As long as the topic requires to cover it completely — no longer. Word count correlates with ranking because comprehensive coverage requires more words, not because Google rewards length itself. Check the average word count of the top 5 ranking pages for your target keyword and use that as a rough benchmark. For a definitional query, 400 well-written words may outrank a 2,000-word piece that pads the topic with repetition.

Does keyword density matter for on-page SEO?

Keyword density (the percentage of times a target keyword appears in the text) is not a Google ranking factor and hasn't been for over a decade. What matters is natural, contextually appropriate keyword usage — including the keyword in the title, H1, and relevant sections of the content. Mechanically repeating the keyword phrase to hit a specific percentage triggers quality filters rather than improving rankings.

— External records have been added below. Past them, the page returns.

This design comes from an exercise in tuning for a short achievable clock period and few clock cycles on the open sky130 flow, not from production work. No run shown here included a check of the RTL's function; only the layout flow was run. Power and IR drop assume default switching activity.

==> design.v <==
module Mips(
	input clk,
	input rst,
	output[31:0] imem_addr,
	input[31:0] imem_data,
	output[17:0] SRAM_ADDR,
	output[15:0] SRAM_WDATA,
	input[15:0] SRAM_RDATA,
	output SRAM_WE_N
);
localparam CIB = 4;               
localparam NCS = 1 << CIB;        
localparam CTB = 16 - CIB;        
localparam SBB = 2;               
localparam SBD = 1 << SBB;        
localparam [1:0] S_IDLE = 2'd0, S_ISSHI = 2'd1, S_CAPLO = 2'd2, S_CAPHI = 2'd3;
reg [31:0] pcf;
reg [31:0] ia_q;          
reg [15:0] btb_v;
reg [25:0] btb_tag [0:15];
reg [29:0] btb_tgt [0:15];
reg [2:0]  btb_ctr [0:15];
reg [7:0]  btb_dif [0:15];
reg [15:0] btb_xn;
reg        v2;
reg [31:0] pc2, seq2;
reg [21:0] seq2_p1, seq2_m1;    
reg        bh2, pt2;
reg [2:0]  bc2;
reg        vS;
reg [31:0] irS, pcS, seqS;
reg [9:0]  pdS;
reg [31:0] opA_S, opB_S;
reg        srcF_S;         
reg        bWA_S, bWB_S, bW2A_S, bW2B_S;
reg        bhS, ptS;
reg [2:0]  bcS;
reg        vD;
reg [31:0] irD, pcD, seqD;
reg [9:0]  pdD;
reg        bhD, ptD;
reg [2:0]  bcD;
reg [31:0] opA_D, opB_D;
reg        srcF_D;         
reg [31:0] opA_F, opB_F;   
reg        bWA_D, bWB_D;   
reg        bW2A_D, bW2B_D;  
reg        eA_r, eB_r;     
reg [31:0] rf [1:31];
reg [31:1] rfv;           
reg        vE;
reg [31:0] A_E, B_E, T_E;
reg [4:0]  rsE, rtE;
reg        uA_E, uB_E, uT_E;
reg [15:0] wE;
reg        cvE, heldMiss, specE;
reg [CTB-1:0] ctgE;
reg [31:0] cdE;
reg [4:0]  destE;
reg        weE, ldE, stE, bezE, bneE, jmpE, subE;
reg        cAdd_E, cAnd_E, cOr_E, cNor_E, cXor_E, cSll_E, cSra_E, cSrl_E;
reg        guessE, nzE;
reg [31:0] tgtE, seqE, pcE;
reg        bhE;
reg [2:0]  bcE;
reg [1:0]  mst;
reg        lbV, lbWe, lbFill, lbRdy;
reg [4:0]  lbDest;
reg [15:0] lbW;
reg [15:0] lo_cap;
reg [31:0] dataL;
localparam PFK = 15;
reg        pfV;
reg [3:0]  pfCnt;
reg [15:0] pfW, pfFA;
reg        pf_s1, pf_s2, pf_s3, pfDataV, pfCancel;
reg [15:0] pf_lo;
reg [31:0] pfData;
reg        bu_v, bu_w;
reg [3:0]  bu_i;
reg [25:0] bu_tag;
reg [29:0] bu_tgt;
reg [2:0]  bu_ctr;
reg [7:0]  bu_dif;
reg        bu_tk, bu_hit, bu_bne;
reg        weW, fillW;
reg [31:0] dataW, dataW2;
reg [4:0]  destW;
reg [15:0] waW;
reg [NCS-1:0]     cval;
reg [NCS*CTB-1:0] ctagF;
reg [NCS*32-1:0]  cdatF;
reg [15:0] sb_a [0:SBD-1];
reg [31:0] sb_d [0:SBD-1];
reg [SBB-1:0] sb_h, sb_t;
reg [SBB:0]   sb_n;
reg        sb_ph;
reg [17:0] sa;
reg [15:0] sw;
reg        swe_n;
assign imem_addr = ia_q;
assign SRAM_ADDR = sa;
assign SRAM_WDATA = sw;
assign SRAM_WE_N = swe_n;
wire [3:0]  fi = pcf[5:2];
wire        bhit = btb_v[fi] && (btb_tag[fi] == pcf[31:6]);
wire [2:0]  bctr = btb_ctr[fi];
wire        bpt = bhit && bctr[2] && !btb_xn[fi];
wire [31:0] pcf4 = pcf + 32'd4;
wire [31:0] npc = bpt ? {btb_tgt[fi], 2'b00} : pcf4;
function [9:0] predec(input [31:0] w);
	reg [5:0] op;
	begin
		op = w[31:26];
		predec[0] = (op == 6'd1) || (op == 6'd3) || (op == 6'd5) || (op == 6'd6) || (op == 6'd7) ||
		            (op == 6'd8) || (op == 6'd9) || (op == 6'd10) || (op == 6'd11) || (op == 6'd12);
		predec[1] = (op == 6'd32);
		predec[2] = (op == 6'd33);
		predec[3] = (op == 6'd36);
		predec[4] = (op == 6'd37);
		predec[5] = (op == 6'd40);
		predec[6] = (op == 6'd41);
		predec[7] = (op == 6'd42);
		predec[8] = (w[15:0] != 16'd0);
		predec[9] = (w[25:21] == w[20:16]);
	end
endfunction
wire [9:0] pdN = predec(imem_data);
wire [4:0] rsN = imem_data[25:21];
wire [4:0] rtN = imem_data[20:16];
wire [4:0] rsS = irS[25:21];
wire [4:0] rtS = irS[20:16];
wire [31:0] rfA_S = bWA_S ? dataW : bW2A_S ? dataW2 : srcF_S ? opA_F : opA_S;
wire [31:0] rfB_S = bWB_S ? dataW : bW2B_S ? dataW2 : srcF_S ? opB_F : opB_S;
wire [31:0] rdA_N = (rsN != 5'd0 && rfv[rsN]) ? rf[rsN] : 32'd0;
wire [31:0] rdB_N = (rtN != 5'd0 && rfv[rtN]) ? rf[rtN] : 32'd0;
wire bW2A_N = weW && destW == rsN && rsN != 5'd0;
wire bW2B_N = weW && destW == rtN && rtN != 5'd0;
wire [5:0] opF = imem_data[31:26];
wire isBezF = (opF == 6'd40);
wire isBneF = (opF == 6'd41);
wire stTakenF = imem_data[15] || (isBezF && rsN == 5'd0) || (isBneF && rsN != rtN);
wire shortF = (imem_data[15:7] == 9'h000) || (imem_data[15:7] == 9'h1FF);
wire nzShortF = (|imem_data[7:0]) || imem_data[15];
wire rdF_fire = v2 && !pt2 && shortF && ((opF == 6'd42) ||
                ((isBezF || isBneF) && stTakenF && !bh2 && nzShortF));
wire [8:0]  tgtF_lo = {1'b0, seq2[9:2]} + {1'b0, imem_data[7:0]};
wire [21:0] upF = seq2[31:10];
wire [21:0] upF_p1 = seq2_p1;
wire [21:0] upF_m1 = seq2_m1;
wire [21:0] tgtF_hi = (tgtF_lo[8] && !imem_data[15]) ? upF_p1 :
                      (!tgtF_lo[8] && imem_data[15]) ? upF_m1 : upF;
wire [31:0] tgtF = {tgtF_hi, tgtF_lo[7:0], 2'b00};
wire ptF = pt2 || rdF_fire;
wire [5:0] opD = irD[31:26];
wire [4:0] rsD = irD[25:21];
wire [4:0] rtD = irD[20:16];
wire [4:0] rdD = irD[15:11];
wire [31:0] sxD = {{16{irD[15]}}, irD[15:0]};
wire isRD    = pdD[0];
wire isAddiD = pdD[1];
wire isSubiD = pdD[2];
wire isLdD   = pdD[3];
wire isStD   = pdD[4];
wire isBezD  = pdD[5];
wire isBneD  = pdD[6];
wire isJmpD  = pdD[7];
wire nzD     = pdD[8];      
wire sameD   = pdD[9];      
wire useA_D = isRD | isAddiD | isSubiD | isBezD | isBneD;    
wire useB_D = isRD | isBneD;                                 
wire [4:0] destD = isRD ? rdD : rtD;
wire weD = (isRD | isAddiD | isSubiD | isLdD) && (destD != 5'd0);
wire [31:0] tgtD = seqD + {sxD[29:0], 2'b00};
wire [31:0] rfA = bWA_D ? dataW : bW2A_D ? dataW2 : srcF_D ? opA_F : opA_D;
wire [31:0] rfB = bWB_D ? dataW : bW2B_D ? dataW2 : srcF_D ? opB_F : opB_D;
wire [17:0] ofsD = sxD[17:0] - 18'd1024;
wire [17:0] eaD = rfA[17:0] + ofsD;
wire [15:0] wD = eaD[17:2];
wire [CIB-1:0] ciD = wD[CIB-1:0];
wire hazD = (isLdD || isStD) &&
            ((vE && weE && rsD == destE) || (lbV && lbWe && rsD == lbDest));
wire [31:0] Af = A_E;
wire [31:0] Bf = B_E;
wire [31:0] Tf = T_E;
wire [31:0] sumE = Af + (subE ? ~Bf : Bf) + {31'd0, subE};
wire big = |Bf[31:5];
wire [4:0] sh = Bf[4:0];
wire [31:0] sllE = big ? 32'd0 : (Af << sh);
wire [31:0] srE = $signed({cSra_E & Af[31], Af}) >>> (big ? 6'd32 : {1'b0, sh});
wire [31:0] aluE = ({32{cAdd_E}} & sumE) |
                   ({32{cAnd_E}} & (Af & Bf)) |
                   ({32{cOr_E}}  & (Af | Bf)) |
                   ({32{cNor_E}} & ~(Af | Bf)) |
                   ({32{cXor_E}} & (Af ^ Bf)) |
                   ({32{cSll_E}} & sllE) |
                   ({32{cSra_E | cSrl_E}} & srE);
wire sboard = vE && lbV && lbWe &&
              ((uA_E && rsE == lbDest) || ((uB_E || uT_E) && rtE == lbDest));
wire takenE = jmpE | (bezE & (Af == 32'd0)) | (bneE & (Af != Bf));
wire mispE = vE && (bezE || bneE) && nzE && !sboard && (takenE != guessE);
wire [31:0] redirE = takenE ? tgtE : seqE;
wire ldEv = vE && ldE;
wire stEv = vE && stE;
wire [CIB-1:0] ciE = wE[CIB-1:0];
wire [CTB-1:0] ctE = wE[15:CIB];
wire chit = cvE && !heldMiss && (ctgE == ctE);
wire sb_full = (sb_n == SBD);
wire sb_empty = (sb_n == 0);
reg sbmatch;
integer k;
always @(*) begin
	sbmatch = 1'b0;
	for (k = 0; k < SBD; k = k + 1)
		if (((k - sb_h) & (SBD - 1)) < sb_n && sb_a[k] == wE) sbmatch = 1'b1;
end
wire ldMiss = ldEv && !chit;
wire ldAlloc = ldMiss && !sbmatch && (!lbV || lbRdy || mst == S_CAPHI);
wire st_wr = stEv && !sb_full && !sboard;
wire stallE = (ldMiss && !ldAlloc) || (stEv && sb_full) || sboard;
wire advE = !stallE;
wire e2w = vE && advE && weE && !ldMiss;
wire capNow = (mst == S_CAPHI);
wire lbToW = lbV && (lbRdy || capNow) && !e2w;
wire wn_we = e2w || (lbToW && lbWe);
wire [4:0] wn_dest = e2w ? destE : lbDest;
wire [31:0] wn_data = e2w ? (ldE ? cdE : aluE) : lbRdy ? dataL : {SRAM_RDATA, lo_cap};
wire cbyS = st_wr && ciE == ciD;
wire fill_we = fillW || pfDataV;
wire [15:0] fill_a = fillW ? waW : pfFA;
wire [31:0] fill_d = fillW ? dataW : pfData;
wire cbyF = fill_we && fill_a[CIB-1:0] == ciD;
wire [CIB-1:0] pI = rfA[CIB+1:2] ^ sxD[CIB+1:2];
wire [CIB-1:0] gI = rfA[CIB+1:2] & sxD[CIB+1:2];
wire c2I = (rfA[1] & sxD[1]) | ((rfA[1] ^ sxD[1]) & rfA[0] & sxD[0]);
reg [NCS-1:0] selD;
reg [CIB-1:0] jv, cyI;
reg           crvR;
reg [CTB-1:0] crtR;
reg [31:0]    crdR;
integer j;
always @(*) begin
	crvR = 1'b0;
	crtR = {CTB{1'b0}};
	crdR = 32'd0;
	for (j = 0; j < NCS; j = j + 1) begin
		jv = j;
		cyI = gI | (pI & ~jv);
		selD[j] = ((pI ^ jv) == {cyI[CIB-2:0], c2I});
		crvR = crvR | (selD[j] & cval[j]);
		crtR = crtR | ({CTB{selD[j]}} & ctagF[j*CTB +: CTB]);
		crdR = crdR | ({32{selD[j]}} & cdatF[j*32 +: 32]);
	end
end
wire          crvD = cbyS | cbyF | crvR;
wire [CTB-1:0] crtD = cbyS ? ctE : cbyF ? fill_a[15:CIB] : crtR;
wire [31:0]   crdD = cbyS ? Tf : cbyF ? fill_d : crdR;
wire p_hi = (mst == S_ISSHI);
wire p_new = ldAlloc;
wire spec_go;
wire sb_go = !(p_hi || p_new || spec_go) && !sb_empty;
wire sb_deq = sb_go && sb_ph;
wire pf_free = !(p_hi || p_new || spec_go || sb_go);
reg pfSbMatch;
always @(*) begin
	pfSbMatch = 1'b0;
	for (k = 0; k < SBD; k = k + 1)
		if (((k - sb_h) & (SBD - 1)) < sb_n && sb_a[k] == pfW) pfSbMatch = 1'b1;
end
wire pf_idle = !pf_s1 && !pf_s2 && !pf_s3 && !pfDataV;
wire pf_try = pfV && pfCnt != 4'd0 && pf_idle;
wire pf_lo_go = pf_try && !pfSbMatch && pf_free;
wire pf_skip = pf_try && pfSbMatch;
wire pf_hi_go = pf_s1 && pf_free;
wire pf_kill = st_wr && wE == pfFA;      
wire sb_enq = st_wr;
reg [1:0] mst_n;
always @(*) begin
	mst_n = mst;
	case (mst)
		S_ISSHI: mst_n = S_CAPLO;
		S_CAPLO: mst_n = S_CAPHI;
		default: mst_n = S_IDLE;
	endcase
	if (ldAlloc) mst_n = specE ? S_CAPLO : S_ISSHI;
end
wire accD = !vD || (advE && !hazD);
wire fetch_ok = !rst && (accD || (!vS && !v2));
wire goD = vD && advE && !hazD && !mispE;    
wire brD = (isBezD || isBneD) && nzD;
wire bneSame = isBneD && sameD;                       
wire eA = eA_r;                  
wire eB = eB_r && isBneD;        
wire useE = (eA || eB) && !bneSame;
wire lbHazB = lbV && lbWe && (rsD == lbDest || (isBneD && rtD == lbDest));
wire eAdd = cAdd_E;
wire eLog = cAnd_E | cOr_E | cNor_E | cXor_E;
wire eLd = ldE && chit;
wire [31:0] xD = eA ? rfB : rfA;    
wire [31:0] bxE = subE ? ~Bf : Bf;
wire [31:0] ppE = Af ^ bxE;
wire [31:0] ggE = Af & bxE;
wire [31:0] cyE = ggE | (ppE & ~xD);
wire eqAdd = ((ppE ^ xD) == {cyE[30:0], subE});
wire [31:0] logE = ({32{cAnd_E}} & (Af & Bf)) | ({32{cOr_E}} & (Af | Bf)) |
                   ({32{cNor_E}} & ~(Af | Bf)) | ({32{cXor_E}} & (Af ^ Bf));
wire eqLog = (logE == xD);
wire eqLd = (cdE == xD);
wire eqE_x = eAdd ? eqAdd : eLog ? eqLog : eqLd;
wire [31:0] cyE0 = ggE | ppE;
wire eqAdd0 = (ppE == {cyE0[30:0], subE});
wire eqE_0 = eAdd ? eqAdd0 : eLog ? (logE == 32'd0) : (cdE == 32'd0);
wire eqE = isBezD ? eqE_0 : eqE_x;
wire eqR = isBezD ? (rfA == 32'd0) : (rfA == rfB);
wire eqD = bneSame | (useE ? eqE : eqR);
wire takenD = isBezD ? eqD : !eqD;
wire resD = brD && goD && !lbHazB && (!useE || eAdd || eLog || eLd);
wire rdD_fire = vD && isJmpD && !ptD;
wire mispD = resD && (takenD != ptD);
assign spec_go = vD && isLdD && !hazD && advE && !p_hi && !p_new;
wire rdF_eff = rdF_fire && !mispE && !mispD && !rdD_fire;
wire [31:0] pcf_n = rdF_eff ? tgtF : mispD ? (ptD ? seqD : tgtD) :
                    mispE ? redirE : rdD_fire ? tgtD : fetch_ok ? npc : pcf;
integer i;
always @(posedge clk)
	ia_q <= pcf_n;
wire [4:0] rsNew = vS ? rsS : rsN;
wire [4:0] rtNew = vS ? rtS : rtN;
always @(posedge clk) begin
	if (advE) begin
		eA_r <= goD && weD && destD == rsNew;
		eB_r <= goD && weD && destD == rtNew;
	end else if (accD) begin
		eA_r <= vE && weE && destE == rsNew;
		eB_r <= vE && weE && destE == rtNew;
	end
end
always @(posedge clk or posedge rst) begin
	if (rst) begin
		pcf <= 32'd0;
		v2 <= 1'b0;
		vS <= 1'b0;
		vD <= 1'b0;
		ptD <= 1'b0;
	end else begin
		pcf <= pcf_n;
		v2 <= !mispE && !mispD && !rdD_fire && !rdF_fire && fetch_ok;
		if (mispE || mispD || rdD_fire)
			vS <= 1'b0;
		else if (accD)
			vS <= vS & v2;
		else if (v2)
			vS <= 1'b1;
		if (mispE)
			vD <= 1'b0;
		else if (accD) begin
			if (mispD || rdD_fire)
				vD <= 1'b0;
			else if (vS) begin
				vD <= 1'b1;
				ptD <= ptS;
			end else begin
				vD <= v2;
				ptD <= ptF;
			end
		end else if (rdD_fire)
			ptD <= 1'b1;
	end
end
always @(posedge clk) begin
	if (fetch_ok) begin
		pc2 <= pcf;
		seq2 <= pcf4;
		seq2_p1 <= pcf4[31:10] + 22'd1;
		seq2_m1 <= pcf4[31:10] - 22'd1;
		bh2 <= bhit;
		bc2 <= bctr;
		pt2 <= bpt;
	end
	opA_F <= rdA_N;
	opB_F <= rdB_N;
	opA_S <= rfA_S;
	opB_S <= rfB_S;
	if ((accD && vS) || (!accD && v2)) begin
		irS <= imem_data; pdS <= pdN; pcS <= pc2; seqS <= seq2; bhS <= bh2; bcS <= bc2; ptS <= ptF;
		srcF_S <= 1'b1;
		bWA_S <= wn_we && wn_dest == rsN;
		bWB_S <= wn_we && wn_dest == rtN;
		bW2A_S <= bW2A_N;
		bW2B_S <= bW2B_N;
	end else begin
		srcF_S <= 1'b0;
		bWA_S <= wn_we && wn_dest == rsS;
		bWB_S <= wn_we && wn_dest == rtS;
		bW2A_S <= 1'b0;
		bW2B_S <= 1'b0;
	end
	if (accD && vS) begin
		opA_D <= rfA_S;
		opB_D <= rfB_S;
		srcF_D <= 1'b0;
		bWA_D <= wn_we && wn_dest == rsS;
		bWB_D <= wn_we && wn_dest == rtS;
		bW2A_D <= 1'b0;
		bW2B_D <= 1'b0;
	end else if (accD) begin
		srcF_D <= 1'b1;
		bWA_D <= wn_we && wn_dest == rsN;
		bWB_D <= wn_we && wn_dest == rtN;
		bW2A_D <= bW2A_N;
		bW2B_D <= bW2B_N;
	end else begin
		opA_D <= rfA;
		opB_D <= rfB;
		srcF_D <= 1'b0;
		bWA_D <= wn_we && wn_dest == rsD;
		bWB_D <= wn_we && wn_dest == rtD;
		bW2A_D <= 1'b0;
		bW2B_D <= 1'b0;
	end
	if (accD) begin
		if (vS) begin
			irD <= irS; pdD <= pdS; pcD <= pcS; seqD <= seqS; bhD <= bhS; bcD <= bcS;
		end else begin
			irD <= imem_data; pdD <= pdN; pcD <= pc2; seqD <= seq2; bhD <= bh2; bcD <= bc2;
		end
	end
end
always @(posedge clk or posedge rst) begin
	if (rst)
		btb_v <= 16'd0;
	else if (bu_v && bu_w)
		btb_v[bu_i] <= 1'b1;
end
wire [7:0] bu_dif0 = btb_dif[bu_i];
wire [7:0] bu_next = {bu_dif[6:0], 1'b0} - bu_dif0;    
always @(posedge clk or posedge rst) begin
	if (rst)
		btb_xn <= 16'd0;
	else if (bu_v && bu_w)
		btb_xn[bu_i] <= bu_tk && bu_hit && bu_bne && bu_next == 8'd0 && bu_dif != bu_dif0;
end
always @(posedge clk) begin
	if (bu_v && bu_w) begin
		btb_tag[bu_i] <= bu_tag;
		btb_tgt[bu_i] <= bu_tgt;
		btb_ctr[bu_i] <= bu_ctr;
		btb_dif[bu_i] <= bu_dif;
	end
end
always @(posedge clk or posedge rst) begin
	if (rst)
		bu_v <= 1'b0;
	else
		bu_v <= vE && (bezE || bneE || jmpE) && advE;
end
always @(posedge clk) begin
	bu_i <= pcE[5:2];
	bu_tag <= pcE[31:6];
	bu_tgt <= tgtE[31:2];
	bu_w <= bhE || takenE;
	bu_dif <= Af[7:0] - Bf[7:0];
	bu_tk <= takenE;
	bu_hit <= bhE;
	bu_bne <= bneE;
	bu_ctr <= !bhE ? 3'd6 :
	          takenE ? ((bcE == 3'd7) ? 3'd7 : bcE + 3'd1) :
	                   ((bcE == 3'd0) ? 3'd0 : bcE - 3'd1);
end
always @(posedge clk or posedge rst) begin
	if (rst)
		rfv <= 31'd0;
	else if (weW)
		rfv[destW] <= 1'b1;
end
always @(posedge clk) begin
	if (weW)
		rf[destW] <= dataW;
end
always @(posedge clk or posedge rst) begin
	if (rst)
		vE <= 1'b0;
	else if (advE)
		vE <= goD;
end
always @(posedge clk) begin
	if (advE) begin
		A_E <= (wn_we && wn_dest == rsD) ? wn_data : rfA;
		B_E <= !useB_D ? sxD : (wn_we && wn_dest == rtD) ? wn_data : rfB;
		T_E <= (wn_we && wn_dest == rtD) ? wn_data : rfB;
		rsE <= rsD;
		rtE <= rtD;
		uA_E <= useA_D;
		uB_E <= useB_D;
		uT_E <= isStD;
		wE <= wD;
		specE <= spec_go;
		heldMiss <= 1'b0;
		destE <= destD;
		weE <= weD;
		ldE <= isLdD;
		stE <= isStD;
		bezE <= isBezD;
		bneE <= isBneD;
		jmpE <= isJmpD;
		subE <= (opD == 6'd3) || isSubiD;
		cAdd_E <= (opD == 6'd1) || (opD == 6'd3) || isAddiD || isSubiD;
		cAnd_E <= (opD == 6'd5);
		cOr_E <= (opD == 6'd6);
		cNor_E <= (opD == 6'd7);
		cXor_E <= (opD == 6'd8);
		cSll_E <= (opD == 6'd9) || (opD == 6'd10);
		cSra_E <= (opD == 6'd11);
		cSrl_E <= (opD == 6'd12);
		guessE <= resD ? takenD : ptD;
		nzE <= nzD;
		tgtE <= tgtD;
		seqE <= seqD;
		pcE <= pcD;
		bhE <= bhD;
		bcE <= bcD;
	end else begin
		if (wn_we && wn_dest == rsE) A_E <= wn_data;
		if (uB_E && wn_we && wn_dest == rtE) B_E <= wn_data;
		if (wn_we && wn_dest == rtE) T_E <= wn_data;
		specE <= 1'b0;
		heldMiss <= ldMiss;
		if (mispE) guessE <= takenE;
	end
	cvE <= crvD;
	ctgE <= crtD;
	cdE <= crdD;
end
always @(posedge clk or posedge rst) begin
	if (rst) begin
		mst <= S_IDLE;
		lbV <= 1'b0;
		lbRdy <= 1'b0;
	end else begin
		mst <= mst_n;
		if (ldAlloc) begin
			lbV <= 1'b1;
			lbRdy <= 1'b0;
		end else if (lbToW) begin
			lbV <= 1'b0;
			lbRdy <= 1'b0;
		end else if (capNow)
			lbRdy <= 1'b1;
	end
end
always @(posedge clk) begin
	if (mst == S_CAPLO) lo_cap <= SRAM_RDATA;
	if (capNow) dataL <= {SRAM_RDATA, lo_cap};
	if (ldAlloc) begin
		lbDest <= destE;
		lbWe <= weE;
		lbW <= wE;
		lbFill <= 1'b1;
	end else begin
		if (e2w && destE == lbDest) lbWe <= 1'b0;
		if (st_wr && ciE == lbW[CIB-1:0]) lbFill <= 1'b0;
	end
end
always @(posedge clk or posedge rst) begin
	if (rst) begin
		weW <= 1'b0;
		fillW <= 1'b0;
	end else begin
		weW <= wn_we;
		fillW <= lbToW && lbFill && !(st_wr && ciE == lbW[CIB-1:0]);
	end
end
always @(posedge clk) begin
	dataW <= wn_data;
	destW <= wn_dest;
	dataW2 <= dataW;
	waW <= lbW;
end
always @(posedge clk or posedge rst) begin
	if (rst) begin
		pfV <= 1'b0;
		pf_s1 <= 1'b0;
		pf_s2 <= 1'b0;
		pf_s3 <= 1'b0;
		pfDataV <= 1'b0;
	end else begin
		if (ldAlloc) pfV <= 1'b1;
		pf_s1 <= pf_lo_go;
		pf_s2 <= pf_hi_go;
		pf_s3 <= pf_s2;
		if (pf_s3)
			pfDataV <= !pfCancel && !pf_kill;
		else if (!fillW || pf_kill)
			pfDataV <= 1'b0;
	end
end
always @(posedge clk) begin
	if (ldAlloc) begin
		pfW <= wE + 16'd1;
		pfCnt <= PFK;
	end else if (pf_hi_go || pf_skip) begin
		pfW <= pfW + 16'd1;
		pfCnt <= pfCnt - 4'd1;
	end
	if (pf_lo_go) begin
		pfFA <= pfW;
		pfCancel <= st_wr && wE == pfW;
	end else if (pf_kill)
		pfCancel <= 1'b1;
	if (pf_s2) pf_lo <= SRAM_RDATA;
	if (pf_s3) pfData <= {SRAM_RDATA, pf_lo};
end
always @(posedge clk or posedge rst) begin
	if (rst)
		cval <= {NCS{1'b0}};
	else begin
		if (fill_we) cval[fill_a[CIB-1:0]] <= 1'b1;
		if (sb_enq) cval[ciE] <= 1'b1;
	end
end
always @(posedge clk) begin
	for (j = 0; j < NCS; j = j + 1) begin
		if (sb_enq && ciE == j) begin
			ctagF[j*CTB +: CTB] <= ctE;
			cdatF[j*32 +: 32] <= Tf;
		end else if (fill_we && fill_a[CIB-1:0] == j) begin
			ctagF[j*CTB +: CTB] <= fill_a[15:CIB];
			cdatF[j*32 +: 32] <= fill_d;
		end
	end
end
always @(posedge clk or posedge rst) begin
	if (rst) begin
		sb_h <= {SBB{1'b0}};
		sb_t <= {SBB{1'b0}};
		sb_n <= {(SBB+1){1'b0}};
		sb_ph <= 1'b0;
	end else begin
		if (sb_enq) sb_t <= sb_t + 1'b1;
		if (sb_deq) sb_h <= sb_h + 1'b1;
		sb_n <= sb_n + {{SBB{1'b0}}, sb_enq} - {{SBB{1'b0}}, sb_deq};
		if (sb_go) sb_ph <= ~sb_ph;
	end
end
always @(posedge clk) begin
	swe_n <= rst || !sb_go;
	sa <= p_hi ? {1'b0, lbW, 1'b1} :
	      p_new ? {1'b0, wE, specE} :
	      spec_go ? {1'b0, wD, 1'b0} :
	      sb_go ? {1'b0, sb_a[sb_h], sb_ph} :
	      pf_lo_go ? {1'b0, pfW, 1'b0} : {1'b0, pfFA, 1'b1};
end
always @(posedge clk) begin
	if (sb_enq) begin
		sb_a[sb_t] <= wE;
		sb_d[sb_t] <= Tf;
	end
	sw <= sb_ph ? sb_d[sb_h][31:16] : sb_d[sb_h][15:0];    
end
endmodule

What's the difference between on-page SEO and technical SEO?

On-page SEO covers the content and HTML of individual pages — what you control within the page files: title tags, headings, content quality, images, structured data. Technical SEO covers the infrastructure that makes pages crawlable and indexable — server configuration, robots.txt, sitemaps, HTTPS, page speed, mobile rendering, canonicalization. A page can have excellent on-page SEO but fail to rank if technical issues prevent it from being crawled or indexed.

How often should I update on-page SEO elements?

Title tags and meta descriptions: when the page isn't generating expected clicks from existing impressions (check GSC for low-CTR pages with high impressions). Content: when it starts losing rankings due to freshness decay (check GSC for position declines on historically strong pages) or when competitor pages start ranking above you with more comprehensive content. Structured data: whenever the page content changes in a way that affects schema (new FAQ questions, updated pricing, new review data).